Tuesday, July 24, 2007

No Kids on Planes?

Recent news of families being kicked off planes because their kids were coughing or talking aggravates me, but not as much as some of comments appended to these stories from people who believe kids shouldn't be allowed on planes at all! This elitist, snobbish attitude that buying an airline ticket is a luxury, and any kid violating the old "children should be seen and not heard" nonsense completely ruins everything.  And if some flight attendant tells me "can't you give him any Benadryl?" I'll do my best Cheney impersonation and tell him to "Go Fuck Yourself!"

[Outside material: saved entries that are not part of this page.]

==> config.mk <==
export PLATFORM = sky130hd
export DESIGN_NAME = vme_system_controller
export DESIGN_NICKNAME = d
export VERILOG_FILES = /design/src/rtl/vme_defs.sv /design/src/rtl/vme_bus_timer.sv /design/src/rtl/vme_sync2.sv /design/src/rtl/vme_system_controller.sv
export SDC_FILE = /design/constraint.sdc
export NUM_CORES = 1
export LEC_CHECK = 0
export CORE_UTILIZATION = 55
export CTS_BUF_LIST = sky130_fd_sc_hd__clkbuf_8
export CTS_CLUSTER_DIAMETER = 60
export DETAILED_ROUTE_END_ITERATION = 12
export GPL_TIMING_DRIVEN = 0
export HOLD_SLACK_MARGIN = 0.08
export PLACE_DENSITY = 0.77
export SYNTH_ARGS = -nofsm -noshare
export SYNTH_HDL_FRONTEND = slang
export SYNTH_SLANG_ARGS = --single-unit
==> constraint.sdc <==
create_clock -name clock -period 3.5 [get_ports clock]
set_clock_uncertainty 0.1 [all_clocks]
set_input_delay 0.7 -clock clock [delete_from_list [all_inputs] [get_ports clock]]
set_output_delay 0.7 -clock clock [all_outputs]
set_load 0.005 [all_outputs]
==> src/rtl/vme_defs.sv <==
// Shared VME controller definitions: signal polarity, arbiter state encoding,
// default timeouts and the level-selection helper used by the arbiter.
package vme_defs;

  localparam logic ACTIVE   = 1'b0;
  localparam logic INACTIVE = 1'b1;

  localparam int DEF_GRANT_TIMEOUT = 32;
  localparam int DEF_BUS_TIMEOUT   = 256;
  localparam int DEF_CNT_W         = 9;

  typedef enum logic [1:0] {
    ARB_IDLE  = 2'd0,
    ARB_GRANT = 2'd1,
    ARB_OWNED = 2'd2
  } arb_state_t;

  // Round robin searches ptr-1, ptr-2, ... with wrap; the nearest candidate is
  // visited last so it wins.
  function automatic logic [1:0] pick_level(input logic [3:0] br_b,
                                            input logic       rr,
                                            input logic [1:0] ptr);
    logic [1:0] lvl;
    logic [1:0] cand;
    lvl  = 2'd0;
    cand = 2'd0;
    if (rr) begin
      for (int i = 3; i >= 0; i--) begin
        cand = ptr - 2'(i + 1);
        if (br_b[cand] == ACTIVE) lvl = cand;
      end
    end else begin
      for (int i = 0; i < 4; i++) begin
        if (br_b[i] == ACTIVE) lvl = 2'(i);
      end
    end
    return lvl;
  endfunction

endpackage

==> src/rtl/vme_bus_timer.sv <==
// Global bus timer: forces BERR when a data strobe stays unanswered too long,
// and holds it until the strobe is withdrawn.
module vme_bus_timer
  import vme_defs::*;
#(
  parameter int BUS_TIMEOUT = DEF_BUS_TIMEOUT,
  parameter int CNT_W       = DEF_CNT_W
) (
  input  logic       clock,
  input  logic       reset,
  input  logic [1:0] ds_s,
  input  logic       dtack_s,
  input  logic       berr_in_s,
  output logic       berr_out,
  output logic       timeout_event
);

  localparam logic [CNT_W-1:0] LIMIT_LAST = CNT_W'(BUS_TIMEOUT - 1);
  localparam logic [CNT_W-1:0] LIMIT_SAT  = CNT_W'(BUS_TIMEOUT);

  logic [CNT_W-1:0] cnt;
  logic             armed;

  // A DTACK or foreign BERR seen on the limit cycle disarms, so it wins the race.
  assign armed = (ds_s != 2'b11) && (dtack_s == INACTIVE) &&
                 (berr_in_s == INACTIVE) && (berr_out == INACTIVE);

  always_ff @(posedge clock or negedge reset) begin
    if (!reset) begin
      cnt           <= '0;
      berr_out      <= INACTIVE;
      timeout_event <= 1'b0;
    end else begin
      timeout_event <= 1'b0;
      if (berr_out == ACTIVE) begin
        if (ds_s == 2'b11) begin
          berr_out <= INACTIVE;
          cnt      <= '0;
        end
      end else if (armed) begin
        if (cnt == LIMIT_LAST) begin
          berr_out      <= ACTIVE;
          timeout_event <= 1'b1;
        end
        if (cnt != LIMIT_SAT) cnt <= cnt + CNT_W'(1);
      end else begin
        cnt <= '0;
      end
    end
  end

endmodule

==> src/rtl/vme_sync2.sv <==
// Generic two-flop synchronizer for one active-low asynchronous line; idles inactive.
module vme_sync2
  import vme_defs::*;
(
  input  logic clock,
  input  logic reset,
  input  logic d,
  output logic q
);

  logic meta;

  always_ff @(posedge clock or negedge reset) begin
    if (!reset) begin
      meta <= INACTIVE;
      q    <= INACTIVE;
    end else begin
      meta <= d;
      q    <= meta;
    end
  end

endmodule

==> src/rtl/vme_system_controller.sv <==
// VME slot-1 system controller: bus arbiter driving the BG daisy-chain heads
// plus the global bus timer.
//
// state     | meaning
// ARB_IDLE  | no grant out; arbitrate when a request is seen and BBSY is free
// ARB_GRANT | one BG low, waiting for the requester to take BBSY
// ARB_OWNED | bus taken, all BG high until BBSY is released
module vme_system_controller
  import vme_defs::*;
#(
  parameter bit ARB_ROUND_ROBIN = 1'b0,
  parameter int GRANT_TIMEOUT   = DEF_GRANT_TIMEOUT,
  parameter int BUS_TIMEOUT     = DEF_BUS_TIMEOUT,
  parameter int CNT_W           = DEF_CNT_W
) (
  input  logic       clock,
  input  logic       reset,
  input  logic [3:0] vme_bus_request,
  input  logic       vme_bus_busy,
  output logic [3:0] vme_bus_grant,
  input  logic [1:0] vme_ds,
  input  logic       vme_dtack,
  input  logic       vme_berr_in,
  output logic       vme_berr_out,
  output logic [1:0] granted_level,
  output logic       timeout_event
);

  localparam logic [CNT_W-1:0] GRANT_LAST = CNT_W'(GRANT_TIMEOUT - 1);

  logic [8:0] async_in;
  logic [8:0] sync_out;
  logic [3:0] br_s;
  logic       bbsy_s;
  logic [1:0] ds_s;
  logic       dtack_s;
  logic       berr_in_s;

  assign async_in = {vme_bus_request, vme_bus_busy, vme_ds, vme_dtack, vme_berr_in};
  assign {br_s, bbsy_s, ds_s, dtack_s, berr_in_s} = sync_out;

  for (genvar i = 0; i < 9; i++) begin : g_sync
    vme_sync2 u_sync (
      .clock (clock),
      .reset (reset),
      .d     (async_in[i]),
      .q     (sync_out[i])
    );
  end

  arb_state_t       state;
  logic [CNT_W-1:0] arb_cnt;
  logic [1:0]       rr_ptr;
  logic [1:0]       sel_level;
  logic             any_req;

  assign any_req   = (br_s != 4'b1111);
  assign sel_level = pick_level(br_s, ARB_ROUND_ROBIN, rr_ptr);

  always_ff @(posedge clock or negedge reset) begin
    if (!reset) begin
      state         <= ARB_IDLE;
      arb_cnt       <= '0;
      rr_ptr        <= '0;
      vme_bus_grant <= 4'b1111;
      granted_level <= '0;
    end else begin
      case (state)
        ARB_IDLE: begin
          if (any_req && (bbsy_s == INACTIVE)) begin
            vme_bus_grant <= ~(4'b0001 << sel_level);
            granted_level <= sel_level;
            arb_cnt       <= '0;
            state         <= ARB_GRANT;
          end
        end
        ARB_GRANT: begin
          if (bbsy_s == ACTIVE) begin
            vme_bus_grant <= 4'b1111;
            state         <= ARB_OWNED;
            if (ARB_ROUND_ROBIN) rr_ptr <= granted_level;
          end else if (arb_cnt == GRANT_LAST) begin
            vme_bus_grant <= 4'b1111;
            state         <= ARB_IDLE;
          end else begin
            arb_cnt <= arb_cnt + CNT_W'(1);
          end
        end
        ARB_OWNED: begin
          if (bbsy_s == INACTIVE) state <= ARB_IDLE;
        end
        default: begin
          vme_bus_grant <= 4'b1111;
          state         <= ARB_IDLE;
        end
      endcase
    end
  end

  vme_bus_timer #(
    .BUS_TIMEOUT (BUS_TIMEOUT),
    .CNT_W       (CNT_W)
  ) u_bus_timer (
    .clock         (clock),
    .reset         (reset),
    .ds_s          (ds_s),
    .dtack_s       (dtack_s),
    .berr_in_s     (berr_in_s),
    .berr_out      (vme_berr_out),
    .timeout_event (timeout_event)
  );

endmodule

==> impl_results.md <==
- Status: finished clean
- Wirelength per Cell: 13.70 um
- Crit Path Class: register to output port
- Synth warn: 0
- Hold WS: 0.2556 ns
- Via count: 1,395
- CTS buffer count: 5
- Count of pins over their slew limit: 0
- WP data arrival: 1.37 ns
- Post-Syn Area: 1994 sq um
- Final setup fails: 0
- IO Port Bufs: 18
- Largest area contributor in the netlist: dfstp_2
- Internal power: 0.0007795 W
- Hold Violations, Final: 0
- # clock sinks: 46
- Layout area overhead: 17.38%
- Syn Area/Cell: 11.87 sq um
- Die Area: 3871 sq um
- Die width: 62.22 um
- Routed WL: 3301 um
- Flop2flop setup slack: 1.54 ns
- Buffer depth of the longest clock path: 2
- Routability cong.: 0.8367
- Total power: 0.001023 W
- Post-synthesis sequential area ratio: 59.16%
- Remaining global-route overflow: 0
- Die extent in y: 62.22 um
- Htree depth: 2
- Seq cells post-synth: 46
- CTS clk-pin slew, worst paths: 0.08 ns
- First-pass GRT wire length: 5809 um
- Share of cells above drive strength 1: 22.56%
- CP max FO: 5
- Max-cap violations: 0
- Logic pwr share: 11.7%
- Vias in the first global route: 1,399
- R2R depth: 7
- Drt drc: 0
- Worst path max stage delay: 0.57 ns
- Hold_buf cts: 0
- Detailed router's first-iteration violation count: 134
- Crit. End Element: output port
- Post-synth EDFFs: 0
- Buf+Inv Stages, Crit Path: 1
- Switching share of power: 23.77%
- Top FF cell, synth: dfstp_2
- CP required: 2.70 ns
- Switching power: 0.0002431 W
- Vias per inst: 5.788
- ANT cells: 0
- FMAX: 460.9 MHz
- Worst Setup SP: u_bus_timer.berr_out
- Post-CTS setup buffer count: 0
- RSZ-0062 raised after global routing: false
- Post-synth top cells: dfrtp_1, dfstp_2, nand2_1
- Netlist cell types: 42
- Largest net degree at the start of global routing: 28
- Slowest cell on crit path: dfstp_2
- Leak Pwr: 1.041 nW
- Min-delay worst type: input pin to asynchronous set/reset pin
- Antenna violations before repair: 0
- Skew-Pair Late Insertion Delay: 0.29 ns
- Starting Density: 58.39%
- P per Cell Area: 436.8 nW/um^2
- Clk network pwr share: 30.1%
- Critical-path cell list: clkdlybuf4s50_1
- DPL Wire Length: 2391 um
- Maximum vdd ir drop: 276.6 uV
- All-layer global routing usage: 19.45%
- Crit path time final: 2.170 ns
- Asr flop ratio synth: 100.0%
- Ranking of synthesized cells by area: dfstp_2, dfrtp_1, mux2_2
- Total core area: 3416 sq um
- Top cell family by delay on the critical path: flip-flops
- Top-area cell type share of the netlist area: 30.30%
- Period utilization: 61.99%
- Worst Tran Pin Value: 0.4860 ns
- Crit. path cell count: 1
- CTS tree: done
- DR pass1 iterations: 4
- R2r endpoint: u_bus_timer.cnt[8]
- Worst Setup Start Kind: register
- Setup crit end: vme_berr_out
- Flop pwr share: 58.3%
- Final setup TNS: 0 ns
- Cells after Synth: 168
- # resized after CTS: 0
- I/O pin total: 19
- Rows: 21
- Max-slew headroom: 67.60%
- Worst flop-to-flop path startpoint: u_bus_timer.cnt[0]
- Syn_nets: 183
- Post-route ant nets: 0
- CTS root buffer: clkbuf_8
- Nets: 209
-- routing by layer --
metal / wire [um] / track usage, % / vias to the layer above
met5: 0 / 0 / -
met4: 86 / 9.884 / 0
met3: 126 / 4.596 / 12
met2: 1723 / 33.24 / 40
met1: 1365 / 22.85 / 686
li1: - / - / 657
-- worst min path at each step --
stage,start,to,slack (ns),cells after the start
global placement,g_sync[1].u_sync.meta,g_sync[1].u_sync.q,0.25,0
floorplan,g_sync[0].u_sync.meta,g_sync[0].u_sync.q,0.25,0
finish,reset,arb_cnt[5],0.26,1
CTS,g_sync[4].u_sync.meta,g_sync[4].u_sync.q,0.26,0
detailed placement,g_sync[7].u_sync.meta,g_sync[7].u_sync.q,0.25,0
global route,g_sync[7].u_sync.meta,g_sync[7].u_sync.q,0.26,0
-- stage by stage --
stage                     util, %  cells  area (sq um)  worst slack [ns]
final                       68.53    241          2341             1.330
after global placement      65.35    232          2232            0.5591
after global routing        68.53    241          2341             1.304
after CTS                   68.53    241          2341             1.322
after detailed placement    66.01    233          2255             1.579
after floorplan                 -    168          1994             1.664
-- flip-flops by register name, summed over array words and instances, names as in the netlist --
signal / cells
arb_cnt: 9
g_sync.u_sync.meta: 9
g_sync.u_sync.q: 9
granted_level: 2
state: 2
u_bus_timer.berr_out: 1
u_bus_timer.cnt: 9
u_bus_timer.timeout_event: 1
vme_bus_grant: 4
-- layout by cell type, fill, tap and decap left out, types with 6 or more instances in the layout --
cell / n
and3_1: 6
clkdlybuf4s50_1: 17
dfrtp_1: 23
dfstp_2: 23
inv_1: 8
mux2_2: 6
nand2_1: 16
nand3_1: 8
o21ai_0: 7
-- power groups by stage --
stage / registers (W) / clock network [W] / logic [W]
4_1_cts: 0.000596 / 0.000321 / 0.000121
5_1_grt: 0.000600 / 0.000334 / 0.000133
3_3_place_gp: 0.000603 / 0 / 0.000114
2_1_floorplan: 0.000601 / 0 / 0.0000643
3_5_place_dp: 0.000605 / 0 / 0.000121
6_report: 0.000596 / 0.000307 / 0.000119
-- area by class of cell --
type,count,area (sq um)
inverters,7,26.28
clock buffers,5,68.82
multi-input cells,110,745.7
plain buffers,5,42.54
well taps,46,57.56
clock inverters,3,17.52
flip-flops and latches,46,1180
repair buffers,19,202.7
fillers,258,1075
-- logic make-up (layout without fill, tap and decap cells) --
group / count (synthesis) / in the layout / share of synthesized area, %
adders and majority gates: 4 / 4 / 2.510
muxes: 7 / 7 / 3.889
AOI/OAI and AO/OA: 35 / 35 / 12.92
DFF: 46 / 46 / 59.16
xor gates and xnor gates: 1 / 1 / 0.4392
and+or+nand+nor: 63 / 63 / 17.63
buffers and inverters: 12 / 39 / 3.450
No activity file was read; power rests on OpenSTA's default activity.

Well, if kids shouldn't be on planes, maybe we can bar some other people who make flying miserable for me:
  • People who try to claim their huge suitcase is a "carry-on" item, when it barely fits in the overhead bin.  If you're trying to bring something bigger than a backpack, check it in!
  • Jerks who reach over passed their armrests and elbow me, usually while their snoring soundly asleep.  If it's too much to ask for you to keep to your own personal space, take the bus next time!
  • Similarly, if you can't keep your feet out of my foot area, you don't belong on a plane.  Common courtesy people!
  • Inconsiderate dweebs who insist on turning on the spotlight on a late night flight while the rest of the passengers are trying to rest and relax (while being mindful of the physical space of those seated around them).
  • Slobs who are either gassy or have foul breath.  We could really screen both types at the boarding gate.  That's just what I want on a 4 hour flight: some ass passing gas the whole time.  Got digestive problems?  Too bad!

The sad reality is that an airplane cramps several people together into a tight space for a long time, and you just need to accept that some of those people are going to be different from you.  Some kids handle flying really well (I've been lucky that way), but some have problems on take offs and landings, and some don't like to fly at all.  It's not a picnic for the parents either.  If you want everyone kissing your ass when you fly, pay for a private jet.